A fertility clinic operating in Ireland will offer a new service styled as ‘remote’ IVF [1] allowing anonymous eggs from abroad to be inseminated in Spain with sperm from a client in Ireland and the resulting embryo will be flown back to Ireland to be implanted in a woman here. The scheme would allow people to skirt forthcoming laws here that will make anonymous egg donation illegal while also saving women the inconvenience of having to travel abroad for an embryo implantation.
The Institut Marquès, which has clinics in Dublin and Clane, Co Kildare, said “cross border reproductive treatment” could be stressful for patients. With their new programme, “it’s the embryo that travels. This method offers a safe, efficient and comfortable option to carry out treatment in the patient’s country of origin”.

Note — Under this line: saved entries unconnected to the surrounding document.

File: src/fapc_top.sv
// Alert pin, fault power-down and recovery, and converter power tuning controls.
// Assumes register accesses and interrupt sources are synchronous to core_clk.
//
// Notes on behaviour
// RULE1: Alert pin polarity bit 7: zero active low, one active high.
// RULE2: Style 0 asserts alert while any unmasked latched flag is set.
// RULE3: Style 1 asserts alert while any unmasked live condition is present.
// RULE4: Style 2 pulses alert 2 ms every 4 ms while unmasked latches remain.
// RULE5: Style 3 gives one 2 ms pulse per unmasked interrupt event; code merges same-cycle events and holds over at most one event per pulse.
// RULE6: Bits 4-3 pick input faults causing power-down: none, unmasked, all.
// RULE7: Readback bit 2 set shows only unmasked flags in the latched view.
// RULE8: Bit 1 picks automatic or manual recovery of faulted input channels.
// RULE9: Clear-on-read bit 0 set clears flags on read even while live.
// RULE10: Output power-down select at bits 6-5 resets to all faults.
// RULE11: Output recovery bit resets to manual; zero gives automatic recovery.
// RULE12: Status bit 3 reads one while any output channel is held down.
// RULE13: Bit 2 set ignores guard faults during converter power-up.
// RULE14: Bit 1 set disables output guard and short fault detection.
// RULE15: Bit 0 set disables regulator short detection.
// RULE16: Power tuning bit 7 halves the modulator clock to 1.5 MHz.
// RULE17: Power tuning bit 5 bypasses the FIR filter and segmenter.
// RULE18: Power tuning bit 2 enables the reduced-power interpolation filter.
// RULE19: Power tuning bit 1 selects reference current Vref/R or Vref/2R.
// RULE20: Software writes only reset values into reserved fields.
// RULE21: Latched styles release alert once all unmasked latches are cleared.
`timescale 1ns/1ps
`include "fapc_map.svh"
module fapc_top #(
	parameter int NI         = 4,
	parameter int NO         = 2,
	parameter int NINT       = 8,
	parameter int PULSE_CYC  = `FAPC_PULSE_US * `FAPC_CLK_KHZ / 1000,
	parameter int PERIOD_CYC = `FAPC_PERIOD_US * `FAPC_CLK_KHZ / 1000
) (
	input  wire logic                   core_clk,
	input  wire logic                   rst_n,
	input  wire fapc_pkg::fapc_reg_req_t reg_req,
	output logic [7:0]                  reg_rdata,
	input  wire logic [NINT-1:0]        int_live,
	input  wire logic [NINT-1:0]        int_mask,
	input  wire logic                   latch_rd,
	output logic [NINT-1:0]             latch_rdata,
	output logic                        alert_pin,
	input  wire logic [NI-1:0]          in_fault_live,
	input  wire logic [NI-1:0]          in_fault_mask,
	input  wire logic                   in_pd_release,
	output logic [NI-1:0]               in_pd,
	input  wire logic [NO-1:0]          out_short_live,
	input  wire logic [NO-1:0]          out_guard_live,
	input  wire logic [NO-1:0]          out_fault_mask,
	input  wire logic                   dac_powering_up,
	input  wire logic                   out_pd_release,
	output logic [NO-1:0]               out_pd,
	input  wire logic                   regulator_short_live,
	output logic                        regulator_short_flag,
	output fapc_pkg::fapc_tune_t        tune
);
	import fapc_pkg::*;

	localparam int CW = $clog2(PERIOD_CYC + 1);
	localparam logic [CW-1:0] ON_LAST  = CW'(PULSE_CYC - 1);
	localparam logic [CW-1:0] OFF_LAST = CW'(PERIOD_CYC - PULSE_CYC - 1);

	typedef struct packed {
		logic [7:0]      alert_cfg;
		logic [7:0]      fault_cfg;
		logic [7:0]      tune_cfg;
		logic [NINT-1:0] latch;
		logic [NINT-1:0] live_q;
		logic [NINT-1:0] lrd;
		logic [NI-1:0]   in_pd;
		logic [NO-1:0]   out_pd;
		logic            reg_short;
		fapc_state_t     st;
		logic [CW-1:0]   cnt;
		logic            pending;
		logic            alert;
		logic [7:0]      rdata;
	} fapc_regs_t;

	////////////////////////////////////////////////////////////////////////////
	// Reset release through two flip-flops; assertion stays asynchronous.
	logic rst_meta_r;
	logic rst_sync_r;
	always_ff @(posedge core_clk or negedge rst_n) begin
		if (!rst_n) begin
			rst_meta_r <= 1'b0;
			rst_sync_r <= 1'b0;
		end else begin
			rst_meta_r <= 1'b1;
			rst_sync_r <= rst_meta_r;
		end
	end

	// Picks the faults that count for power-down under a select value.
	function automatic logic [7:0] fapc_pick(input logic [1:0] sel, input logic [7:0] live,
			input logic [7:0] mask);
		case (sel)
			FAPC_PD_UNMASKED: fapc_pick = live & ~mask;
			FAPC_PD_ALL:      fapc_pick = live;
			default:          fapc_pick = 8'h00;
		endcase
	endfunction : fapc_pick

	////////////////////////////////////////////////////////////////////////////
	fapc_regs_t s_r;
	fapc_regs_t s_nxt;
	fapc_evt_t  evt;
	logic [NINT-1:0] rise;
	logic [NINT-1:0] clr;
	logic [NO-1:0]   out_fault;
	logic [NI-1:0]   in_hit;
	logic [NO-1:0]   out_hit;
	logic            any_latched;
	logic            any_live;
	logic            new_event;
	logic            active;

	// Event decode: a flag latches on the rising edge of its live condition.
	always_comb begin
		evt         = fapc_evt_t'(s_r.alert_cfg[`FAPC_EVT_HI:`FAPC_EVT_LO]);
		rise        = int_live & ~s_r.live_q;
		any_latched = |(s_r.latch & ~int_mask);
		any_live    = |(int_live & ~int_mask);                              // see RULE3
		new_event   = |(rise & ~int_mask);
		// Read clears only settled flags unless clearing is forced.
		clr = {NINT{latch_rd}} & (s_r.alert_cfg[`FAPC_CLR_BIT] ? {NINT{1'b1}} : ~int_live); // see RULE9
		// Detection gating and the power-up guard exemption.
		out_fault = (out_short_live | (out_guard_live &
			~{NO{dac_powering_up & s_r.fault_cfg[`FAPC_SKIPPU_BIT]}}))      // see RULE13
			& ~{NO{s_r.fault_cfg[`FAPC_DETDIS_BIT]}};                       // see RULE14
		in_hit  = NI'(fapc_pick(s_r.alert_cfg[`FAPC_INPD_HI:`FAPC_INPD_LO],
			8'(in_fault_live), 8'(in_fault_mask)));                         // see RULE6
		out_hit = NO'(fapc_pick(s_r.fault_cfg[`FAPC_OUTPD_HI:`FAPC_OUTPD_LO],
			8'(out_fault), 8'(out_fault_mask)));                            // see RULE10
	end

	// Next state of the whole block.
	always_comb begin
		s_nxt        = s_r;
		s_nxt.live_q = int_live;
		// A new event in the clearing cycle survives because set comes last.
		s_nxt.latch  = (s_r.latch & ~clr) | rise;                           // see RULE9
		s_nxt.lrd    = s_r.alert_cfg[`FAPC_RDBK_BIT] ? (s_r.latch & ~int_mask) : s_r.latch; // see RULE7

		// Held channels release when the fault is gone, on their own or by software.
		s_nxt.in_pd = s_r.in_pd & ~(~in_fault_live &
			{NI{~s_r.alert_cfg[`FAPC_INRCV_BIT] | in_pd_release}}) | in_hit; // see RULE8
		s_nxt.out_pd = s_r.out_pd & ~(~out_fault &
			{NO{~s_r.fault_cfg[`FAPC_OUTRCV_BIT] | out_pd_release}}) | out_hit; // see RULE11
		s_nxt.reg_short = regulator_short_live & ~s_r.fault_cfg[`FAPC_REGDIS_BIT]; // see RULE15

		// Register writes; read-only and reserved-read bits keep their value.
		if (reg_req.wr) begin
			case (reg_req.addr)
				`FAPC_ADDR_ALERT_CFG: s_nxt.alert_cfg = reg_req.wdata;
				`FAPC_ADDR_FAULT_CFG: s_nxt.fault_cfg = reg_req.wdata & `FAPC_FAULT_WMASK;
				`FAPC_ADDR_TUNE_CFG:  s_nxt.tune_cfg  = reg_req.wdata & `FAPC_TUNE_WMASK;
				default: ;
			endcase
		end
		// Register reads answer one cycle later; unmapped addresses read zero.
		if (reg_req.rd) begin
			case (reg_req.addr)
				`FAPC_ADDR_ALERT_CFG: s_nxt.rdata = s_r.alert_cfg;
				`FAPC_ADDR_FAULT_CFG: s_nxt.rdata = s_r.fault_cfg
					| (8'(|s_r.out_pd) << `FAPC_OUTSTS_BIT);                // see RULE12
				`FAPC_ADDR_TUNE_CFG:  s_nxt.rdata = s_r.tune_cfg;
				default:              s_nxt.rdata = 8'h00;
			endcase
		end

		// Pulse sequencer for the repeating and one-shot styles.
		s_nxt.cnt = s_r.cnt + CW'(1);
		if (new_event && evt == FAPC_EVT_ONESHOT && s_r.st == FAPC_ST_ON) begin
			s_nxt.pending = 1'b1;
		end
		case (s_r.st)
			FAPC_ST_IDLE: begin
				s_nxt.cnt = '0;
				if (evt == FAPC_EVT_REPEAT && any_latched) begin
					s_nxt.st = FAPC_ST_ON;                                  // see RULE4
				end else if (evt == FAPC_EVT_ONESHOT && (new_event || s_r.pending)) begin
					s_nxt.st      = FAPC_ST_ON;                             // see RULE5
					s_nxt.pending = 1'b0;
				end
			end
			FAPC_ST_ON: begin
				if (evt == FAPC_EVT_REPEAT && !any_latched) begin
					s_nxt.st = FAPC_ST_IDLE;                                // see RULE21
				end else if (s_r.cnt == ON_LAST) begin
					s_nxt.cnt = '0;
					s_nxt.st  = (evt == FAPC_EVT_REPEAT) ? FAPC_ST_OFF : FAPC_ST_IDLE;
				end
			end
			FAPC_ST_OFF: begin
				if (!any_latched || evt != FAPC_EVT_REPEAT) begin
					s_nxt.st = FAPC_ST_IDLE;                                // see RULE21
				end else if (s_r.cnt == OFF_LAST) begin
					s_nxt.cnt = '0;
					s_nxt.st  = FAPC_ST_ON;                                 // see RULE4
				end
			end
			default: s_nxt.st = FAPC_ST_IDLE;
		endcase
		if (evt == FAPC_EVT_LATCHED || evt == FAPC_EVT_LIVE) begin
			s_nxt.st      = FAPC_ST_IDLE;
			s_nxt.pending = 1'b0;
		end

		// Alert request by style, then polarity for the pin level.
		case (evt)
			FAPC_EVT_LATCHED: active = any_latched;                         // see RULE2
			FAPC_EVT_LIVE:    active = any_live;                            // see RULE3
			default:          active = (s_r.st == FAPC_ST_ON);
		endcase
		s_nxt.alert = s_r.alert_cfg[`FAPC_POL_BIT] ? active : ~active;      // see RULE1
	end

	// One register stage holds all state; the idle pin level is high after reset.
	always_ff @(posedge core_clk or negedge rst_sync_r) begin
		if (!rst_sync_r) begin
			s_r           <= '0;
			s_r.alert_cfg <= `FAPC_RST_ALERT_CFG;
			s_r.fault_cfg <= `FAPC_RST_FAULT_CFG;
			s_r.tune_cfg  <= `FAPC_RST_TUNE_CFG;
			s_r.st        <= FAPC_ST_IDLE;
			s_r.alert     <= 1'b1;
		end else begin
			s_r <= s_nxt;
		end
	end

	////////////////////////////////////////////////////////////////////////////
	// Outputs straight from state; tuning bits are static datapath controls.
	assign reg_rdata            = s_r.rdata;
	assign latch_rdata          = s_r.lrd;
	assign alert_pin            = s_r.alert;
	assign in_pd                = s_r.in_pd;
	assign out_pd               = s_r.out_pd;
	assign regulator_short_flag = s_r.reg_short;
	assign tune.modulator_clock_half    = s_r.tune_cfg[`FAPC_MODHALF_BIT]; // see RULE16
	assign tune.fir_segmenter_bypass    = s_r.tune_cfg[`FAPC_BYPASS_BIT];  // see RULE17
	assign tune.reduced_power_filter_en = s_r.tune_cfg[`FAPC_LPFILT_BIT];  // see RULE18
	assign tune.reference_current_sel   = s_r.tune_cfg[`FAPC_IREF_BIT];    // see RULE19
endmodule : fapc_top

The clinic said the semen sample of the male partner is frozen at the country of origin such as Ireland and sent to a laboratory in Barcelona, where IVF is carried out with the donor’s fresh eggs. Once fertilised, embryos are vitrified (frozen) on their fifth day of development and sent back to Ireland so embryo transfer can be carried out by the patient’s own doctor in her country of origin.
Prof Deirdre Madden, an expert in medical ethics at UCC, said a lot of countries had egg shortages as generating them involved an invasive procedure including use of ovary stimulation drugs, and was not as easy as sperm donation. In relation to Ireland, “it’s less about the law and more about getting eggs. There is nothing preventing having the egg procedure done here”, she said.